** Work to be completed **
If a line in the entries contains the string "expire", include that line in your answer.

(Stored data entries)
════════════════

`config.mk`:
```
export PLATFORM = sky130hd
export DESIGN_NAME = chip8_fetch_flat
export DESIGN_NICKNAME = d
export VERILOG_FILES = /design/src/rtl/chip8_pkg.sv /design/src/rtl/chip8_fetch_if.sv /design/src/rtl/chip8_fetch.sv /design/src/flat_wrapper.sv
export SDC_FILE = /design/constraint.sdc
export NUM_CORES = 1
export LEC_CHECK = 0
export BUFFER_PORTS_ARGS = -buffer_cell sky130_fd_sc_hd__buf_2
export CAP_MARGIN = 30
export CORE_ASPECT_RATIO = 0.75
export CORE_MARGIN = 8
export CORE_UTILIZATION = 50
export DETAILED_ROUTE_END_ITERATION = 8
export PLACE_DENSITY = 0.78
export SETUP_SLACK_MARGIN = 0.1
export SLEW_MARGIN = 20
export SYNTH_ARGS = -nofsm -noshare
export SYNTH_HDL_FRONTEND = slang
export SYNTH_SLANG_ARGS = --single-unit
```
`constraint.sdc`:
```
create_clock -name clk -period 1.8 [get_ports clk]
set_clock_uncertainty 0.1 [all_clocks]
set_input_delay 0.27 -clock clk [delete_from_list [all_inputs] [get_ports clk]]
set_output_delay 0.27 -clock clk [all_outputs]
set_load 0.005 [all_outputs]
```
`src/rtl/chip8_pkg.sv`:
```
// Shared CHIP-8 definitions: address width, reset PC, fetch FSM states and
// opcode field extractors used by both the fetch stage and the execute core.
package chip8_pkg;
  localparam int          CHIP8_ADDR_W = 12;
  localparam logic [11:0] RESET_PC     = 12'h200;

  typedef enum logic [2:0] {
    IDLE, REQ_HI, WAIT_HI, REQ_LO, WAIT_LO, VALID, DRAIN
  } fetch_state_e;

  function automatic logic [3:0]  op_x  (input logic [15:0] op); return op[11:8]; endfunction
  function automatic logic [3:0]  op_y  (input logic [15:0] op); return op[7:4];  endfunction
  function automatic logic [3:0]  op_n  (input logic [15:0] op); return op[3:0];  endfunction
  function automatic logic [7:0]  op_kk (input logic [15:0] op); return op[7:0];  endfunction
  function automatic logic [11:0] op_nnn(input logic [15:0] op); return op[11:0]; endfunction
endpackage

```
`src/rtl/chip8_fetch_if.sv`:
```
// Fetch-stage bus: request/flush from control, byte memory port, opcode handshake.
interface chip8_fetch_if
  import chip8_pkg::*;
#(parameter int ADDR_W = CHIP8_ADDR_W);
  logic              fetch_req;
  logic [ADDR_W-1:0] fetch_pc;
  logic              flush;
  logic              busy;
  logic              mem_rd;
  logic [ADDR_W-1:0] mem_addr;
  logic [7:0]        mem_rdata;
  logic              mem_rvalid;
  logic [15:0]       instr;
  logic              instr_valid;
  logic              instr_ready;
  logic              fetch_err;

  modport master (
    input  fetch_req, fetch_pc, flush, mem_rdata, mem_rvalid, instr_ready,
    output busy, mem_rd, mem_addr, instr, instr_valid, fetch_err
  );
  modport slave (
    output fetch_req, fetch_pc, flush, mem_rdata, mem_rvalid, instr_ready,
    input  busy, mem_rd, mem_addr, instr, instr_valid, fetch_err
  );
endinterface

```
`src/rtl/chip8_fetch.sv`:
```
// CHIP-8 instruction fetch: two byte reads at pc and pc+1, assembled big-endian,
// presented over valid/ready; supports flush and a memory response timeout.
module chip8_fetch
  import chip8_pkg::*;
#(
  parameter int ADDR_W   = CHIP8_ADDR_W,
  parameter int MAX_WAIT = 15
) (
  input  logic          clk,
  input  logic          rst_n,
  chip8_fetch_if.master bus
);
  localparam int            CW  = $clog2(MAX_WAIT + 1);
  localparam logic [CW-1:0] LIM = CW'(MAX_WAIT - 1);

  fetch_state_e      state_q, state_d;
  logic [ADDR_W-1:0] pc_q;
  logic [CW-1:0]     cnt_q;
  logic [15:0]       instr_q;
  logic              err_q;
  logic              waiting, expire, accept;

  assign waiting = (state_q == WAIT_HI) || (state_q == WAIT_LO) || (state_q == DRAIN);
  assign expire  = waiting && !bus.mem_rvalid && (cnt_q == LIM);
  assign accept  = (state_q == IDLE) && bus.fetch_req && !bus.flush;

  always_ff @(posedge clk or negedge rst_n) begin
    if (!rst_n) state_q <= IDLE;
    else        state_q <= state_d;
  end

  always_comb begin
    state_d = state_q;
    case (state_q)
      IDLE:    if (accept) state_d = REQ_HI;
      REQ_HI:  state_d = bus.flush ? IDLE : WAIT_HI;
      WAIT_HI: begin
        // A response coinciding with flush is simply dropped; nothing left to drain.
        if (bus.mem_rvalid)  state_d = bus.flush ? IDLE : REQ_LO;
        else if (bus.flush)  state_d = DRAIN;
        else if (expire)     state_d = IDLE;
      end
      REQ_LO:  state_d = bus.flush ? IDLE : WAIT_LO;
      WAIT_LO: begin
        if (bus.mem_rvalid)  state_d = bus.flush ? IDLE : VALID;
        else if (bus.flush)  state_d = DRAIN;
        else if (expire)     state_d = IDLE;
      end
      VALID:   if (bus.instr_ready || bus.flush) state_d = IDLE;
      DRAIN:   if (bus.mem_rvalid || expire)     state_d = IDLE;
      default: state_d = IDLE;
    endcase
  end

  always_ff @(posedge clk or negedge rst_n) begin
    if (!rst_n) begin
      pc_q    <= '0;
      cnt_q   <= '0;
      instr_q <= 16'h0000;
      err_q   <= 1'b0;
    end else begin
      if (accept) pc_q <= bus.fetch_pc;
      // Staying in a wait state implies no response this cycle; any entry restarts at 0.
      cnt_q <= (waiting && state_d == state_q) ? cnt_q + CW'(1) : '0;
      err_q <= expire && (state_d == IDLE);
      if (state_q == WAIT_HI && bus.mem_rvalid && !bus.flush) instr_q[15:8] <= bus.mem_rdata;
      if (state_q == WAIT_LO && bus.mem_rvalid && !bus.flush) instr_q[7:0]  <= bus.mem_rdata;
    end
  end

  always_comb begin
    bus.mem_rd   = 1'b0;
    bus.mem_addr = '0;
    if ((state_q == REQ_HI || state_q == REQ_LO) && !bus.flush) begin
      bus.mem_rd   = 1'b1;
      bus.mem_addr = (state_q == REQ_LO) ? pc_q + ADDR_W'(1) : pc_q;
    end
    bus.busy        = (state_q != IDLE);
    bus.instr_valid = (state_q == VALID);
    bus.instr       = instr_q;
    bus.fetch_err   = err_q;
  end
endmodule

```
`src/flat_wrapper.sv`:
```
// flat-port wrapper written by rule: the top's interface ports become plain ports
module chip8_fetch_flat import chip8_pkg::*;
#(
  parameter int ADDR_W   = CHIP8_ADDR_W,
  parameter int MAX_WAIT = 15
)
  (clk, rst_n, bus_fetch_req, bus_fetch_pc, bus_flush, bus_mem_rdata, bus_mem_rvalid, bus_instr_ready, bus_busy, bus_mem_rd, bus_mem_addr, bus_instr, bus_instr_valid, bus_fetch_err);
  chip8_fetch_if #(.ADDR_W(ADDR_W)) bus_i ();
  input  logic clk;
  input  logic rst_n;
  input wire logic [$bits(bus_i.fetch_req)-1:0] bus_fetch_req;
  input wire logic [$bits(bus_i.fetch_pc)-1:0] bus_fetch_pc;
  input wire logic [$bits(bus_i.flush)-1:0] bus_flush;
  input wire logic [$bits(bus_i.mem_rdata)-1:0] bus_mem_rdata;
  input wire logic [$bits(bus_i.mem_rvalid)-1:0] bus_mem_rvalid;
  input wire logic [$bits(bus_i.instr_ready)-1:0] bus_instr_ready;
  output wire logic [$bits(bus_i.busy)-1:0] bus_busy;
  output wire logic [$bits(bus_i.mem_rd)-1:0] bus_mem_rd;
  output wire logic [$bits(bus_i.mem_addr)-1:0] bus_mem_addr;
  output wire logic [$bits(bus_i.instr)-1:0] bus_instr;
  output wire logic [$bits(bus_i.instr_valid)-1:0] bus_instr_valid;
  output wire logic [$bits(bus_i.fetch_err)-1:0] bus_fetch_err;
  assign bus_i.fetch_req = bus_fetch_req;
  assign bus_i.fetch_pc = bus_fetch_pc;
  assign bus_i.flush = bus_flush;
  assign bus_i.mem_rdata = bus_mem_rdata;
  assign bus_i.mem_rvalid = bus_mem_rvalid;
  assign bus_i.instr_ready = bus_instr_ready;
  assign bus_busy = bus_i.busy;
  assign bus_mem_rd = bus_i.mem_rd;
  assign bus_mem_addr = bus_i.mem_addr;
  assign bus_instr = bus_i.instr;
  assign bus_instr_valid = bus_i.instr_valid;
  assign bus_fetch_err = bus_i.fetch_err;
  chip8_fetch #(.ADDR_W(ADDR_W), .MAX_WAIT(MAX_WAIT)) u_core (.clk(clk), .rst_n(rst_n), .bus(bus_i));
endmodule
```
==> metrics, run 1 <==
critical path fanouts, max=5; Max clock buf depth=2; Top FF cell, synth=dfrtp_1; vias in the first global route=~1.6k; Iter 0 DRT Violations=just under 100; dpl cell area=0.00231 mm2; Worst-path clk slew=70 ps; Async SR Flop Fraction=100%; Post-Syn Instances=about 160; CP Capture Type=output pin; Final Non-Filler Cells=295; Seq pwr share=37.2%; first-pass GRT wire length=between 7000 and 8000 um; clk_lat worst skew=290 ps; Horiz. Die Dim=86.2 um; RSZ-0062 raised after global routing=true; Core ar.=~0.0036 mm2; GPL Wtd Cong=0.801; P_leak=roughly 0.0012 uW; largest net degree at the start of global routing=37; top post-synthesis cells by area=dfrtp_1 49%, mux2_2 12%, mux2_1 6.1%; vias per inst=5.21; max_cap viols=0; Slew @ Worst Pin=446 ps; Root Buffer=clkbuf_8; multi-input logic area=968 um2; setup_tns=-1980 ps; first drt pass iteration count=4; worst setup margin=-298 ps; endpoints failing setup=9; status=complete, but fails checks; ANT cells=0; CTS tree=built; Period minus WS final=2100 ps; Final ANT Viol Nets=0; kind of critical path=register to output pin; I/O pins=a little under 60; FMAX=roughly 480 MHz; top-count cell post-synth=dfrtp_1; Crit path largest cell delay=450 ps; Synth Net Count=190; sequential share of the synthesized area=between 40% and 50%; sequential cell area=905 um2; Sw Pwr=1300 uW; initial antenna violation count=0; CP required=1430 ps; CTS sink cnt=36; clock power share=18.0%; final core utilization=70.9%; Comb power frac=approximately 45%; fillers=258; CP arrival=1730 ps; drt total wl=4550 um; layout cells sized above 1=about half; normalized max-slew margin=between 70% and 80%; pwr dens=around 1500 mW/mm2; Yosys warnings=0; Synth Area per Inst=11.5 um2; Port Buffers=57; Max Slew Vio Count=0; HP Class=input pin to register; Site Rows=19; commonest cells in the netlist=36 x dfrtp_1, 20 x mux2_2, 17 x nor2_1, 10 x mux2_1, 7 x nand2_1; Total Routing Usage GR=15.7%; area leader, netlist=dfrtp_1; detailed-route via count=between 1.5k and 2k; Netlist Area Pre-Place=0.00185 mm2; CP max stage cell=or3_1; number of buffers created by CTS=5; EDFF count, synth=0; Seq cells post-synth=36; sw frac=34.2%; routed length per instance=15.4 um; Tcrit/Tclk final=117%; Vert. Die Dim=68.6 um; Internal Power=2490 uW; Yosys top cell area share=48.8%; Hold Fails Final Rpt=0; placed cells=282; Die ar.=0.00591 mm2; NumNets Final=271; crit start category=register; Cell Chain, Critical Path=nand4b_1 > or3_1 > a21oi_2 > buf_2; violated checks=negative setup slack; Initial Util=51.4%; DP Wirelength=3310 um; GRT Residual Overflow=0; area delta synth->final=37.8%; Unique masters post-synth=38; VDD IR-drop max=0.882 mV; htree depth=2; Post-Layout Inst Area=0.00254 mm2; # DRC=0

════════════════

** Task result **
  logic              waiting, expire, accept;
  assign expire  = waiting && !bus.mem_rvalid && (cnt_q == LIM);
        else if (expire)     state_d = IDLE;
        else if (expire)     state_d = IDLE;
      DRAIN:   if (bus.mem_rvalid || expire)     state_d = IDLE;
      err_q <= expire && (state_d == IDLE);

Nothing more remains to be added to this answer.